▶ _Information given_
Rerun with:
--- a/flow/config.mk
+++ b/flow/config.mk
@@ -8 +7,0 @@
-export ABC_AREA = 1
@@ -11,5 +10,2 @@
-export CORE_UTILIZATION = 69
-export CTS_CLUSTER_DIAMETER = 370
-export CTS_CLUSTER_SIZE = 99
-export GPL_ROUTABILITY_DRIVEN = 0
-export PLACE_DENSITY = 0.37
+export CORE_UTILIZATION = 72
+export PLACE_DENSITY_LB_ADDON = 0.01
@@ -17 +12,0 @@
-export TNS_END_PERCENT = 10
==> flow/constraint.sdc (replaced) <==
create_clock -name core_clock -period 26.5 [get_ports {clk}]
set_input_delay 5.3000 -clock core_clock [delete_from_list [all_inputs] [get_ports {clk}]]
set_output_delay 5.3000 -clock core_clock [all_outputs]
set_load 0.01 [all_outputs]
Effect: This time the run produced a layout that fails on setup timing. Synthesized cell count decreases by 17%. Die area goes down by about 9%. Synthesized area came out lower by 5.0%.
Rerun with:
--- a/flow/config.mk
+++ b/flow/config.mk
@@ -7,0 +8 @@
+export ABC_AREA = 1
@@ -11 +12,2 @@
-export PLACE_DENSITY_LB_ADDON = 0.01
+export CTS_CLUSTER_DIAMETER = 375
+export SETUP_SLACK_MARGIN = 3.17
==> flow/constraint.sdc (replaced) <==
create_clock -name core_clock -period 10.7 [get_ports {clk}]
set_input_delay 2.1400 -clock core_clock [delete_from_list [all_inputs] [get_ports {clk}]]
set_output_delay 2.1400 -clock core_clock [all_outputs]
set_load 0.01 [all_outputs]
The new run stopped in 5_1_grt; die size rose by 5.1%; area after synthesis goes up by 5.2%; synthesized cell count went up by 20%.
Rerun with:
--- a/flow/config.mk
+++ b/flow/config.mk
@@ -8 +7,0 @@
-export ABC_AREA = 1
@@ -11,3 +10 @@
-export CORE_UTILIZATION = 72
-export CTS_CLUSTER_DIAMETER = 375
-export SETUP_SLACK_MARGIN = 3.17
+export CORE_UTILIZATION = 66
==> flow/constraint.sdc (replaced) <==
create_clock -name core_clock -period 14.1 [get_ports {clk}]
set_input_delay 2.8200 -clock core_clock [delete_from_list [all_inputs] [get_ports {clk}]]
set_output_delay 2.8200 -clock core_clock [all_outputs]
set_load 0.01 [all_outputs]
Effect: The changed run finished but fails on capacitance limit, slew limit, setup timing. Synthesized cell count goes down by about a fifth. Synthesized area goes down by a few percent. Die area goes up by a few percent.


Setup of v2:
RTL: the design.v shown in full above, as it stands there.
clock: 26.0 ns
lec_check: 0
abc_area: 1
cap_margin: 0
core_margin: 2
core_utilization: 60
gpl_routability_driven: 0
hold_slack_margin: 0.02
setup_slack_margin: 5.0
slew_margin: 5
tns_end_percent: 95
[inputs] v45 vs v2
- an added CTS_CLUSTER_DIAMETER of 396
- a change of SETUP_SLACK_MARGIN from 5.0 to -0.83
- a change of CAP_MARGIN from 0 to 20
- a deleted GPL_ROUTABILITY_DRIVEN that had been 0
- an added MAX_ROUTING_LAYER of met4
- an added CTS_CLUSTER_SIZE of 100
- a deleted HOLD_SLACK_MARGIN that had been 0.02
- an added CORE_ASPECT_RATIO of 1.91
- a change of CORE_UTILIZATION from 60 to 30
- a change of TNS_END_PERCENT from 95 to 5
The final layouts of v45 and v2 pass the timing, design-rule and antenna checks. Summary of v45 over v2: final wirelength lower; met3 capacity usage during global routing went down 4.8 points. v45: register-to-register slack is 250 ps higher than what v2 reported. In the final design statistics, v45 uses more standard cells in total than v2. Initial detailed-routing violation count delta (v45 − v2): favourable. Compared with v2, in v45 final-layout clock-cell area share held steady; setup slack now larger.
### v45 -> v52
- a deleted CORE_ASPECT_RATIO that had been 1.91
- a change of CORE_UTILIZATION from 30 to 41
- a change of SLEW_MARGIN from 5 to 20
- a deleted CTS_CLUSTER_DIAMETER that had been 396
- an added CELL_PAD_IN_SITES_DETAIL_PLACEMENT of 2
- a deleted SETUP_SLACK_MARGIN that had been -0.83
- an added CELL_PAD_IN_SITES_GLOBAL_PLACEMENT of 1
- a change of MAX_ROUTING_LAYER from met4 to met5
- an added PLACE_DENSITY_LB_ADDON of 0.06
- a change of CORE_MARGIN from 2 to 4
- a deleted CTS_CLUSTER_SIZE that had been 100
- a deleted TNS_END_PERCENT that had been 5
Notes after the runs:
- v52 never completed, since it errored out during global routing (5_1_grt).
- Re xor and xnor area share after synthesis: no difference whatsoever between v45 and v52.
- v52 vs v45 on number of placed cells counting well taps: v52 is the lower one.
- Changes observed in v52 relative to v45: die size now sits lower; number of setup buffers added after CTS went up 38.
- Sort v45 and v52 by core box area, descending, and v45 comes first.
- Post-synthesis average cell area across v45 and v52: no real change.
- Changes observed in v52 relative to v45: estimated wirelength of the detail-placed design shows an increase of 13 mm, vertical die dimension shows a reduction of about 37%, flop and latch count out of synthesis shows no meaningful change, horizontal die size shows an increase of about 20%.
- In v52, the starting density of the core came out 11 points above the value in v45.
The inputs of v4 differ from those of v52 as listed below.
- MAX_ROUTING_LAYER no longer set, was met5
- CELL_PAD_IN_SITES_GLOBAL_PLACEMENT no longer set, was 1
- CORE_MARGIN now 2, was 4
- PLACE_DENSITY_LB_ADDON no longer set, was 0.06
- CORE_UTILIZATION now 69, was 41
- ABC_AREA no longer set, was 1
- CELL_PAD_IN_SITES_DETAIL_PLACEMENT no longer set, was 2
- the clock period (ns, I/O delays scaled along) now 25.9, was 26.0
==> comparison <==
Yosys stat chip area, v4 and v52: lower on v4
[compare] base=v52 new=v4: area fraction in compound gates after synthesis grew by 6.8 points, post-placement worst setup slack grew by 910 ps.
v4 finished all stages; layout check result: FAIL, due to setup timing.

▶ _Aim of the exercise_
Extract from the material all lines containing the string "came".

▶ _Your solution_
Effect: This time the run produced a layout that fails on setup timing. Synthesized cell count decreases by 17%. Die area goes down by about 9%. Synthesized area came out lower by 5.0%.
- In v52, the starting density of the core came out 11 points above the value in v45.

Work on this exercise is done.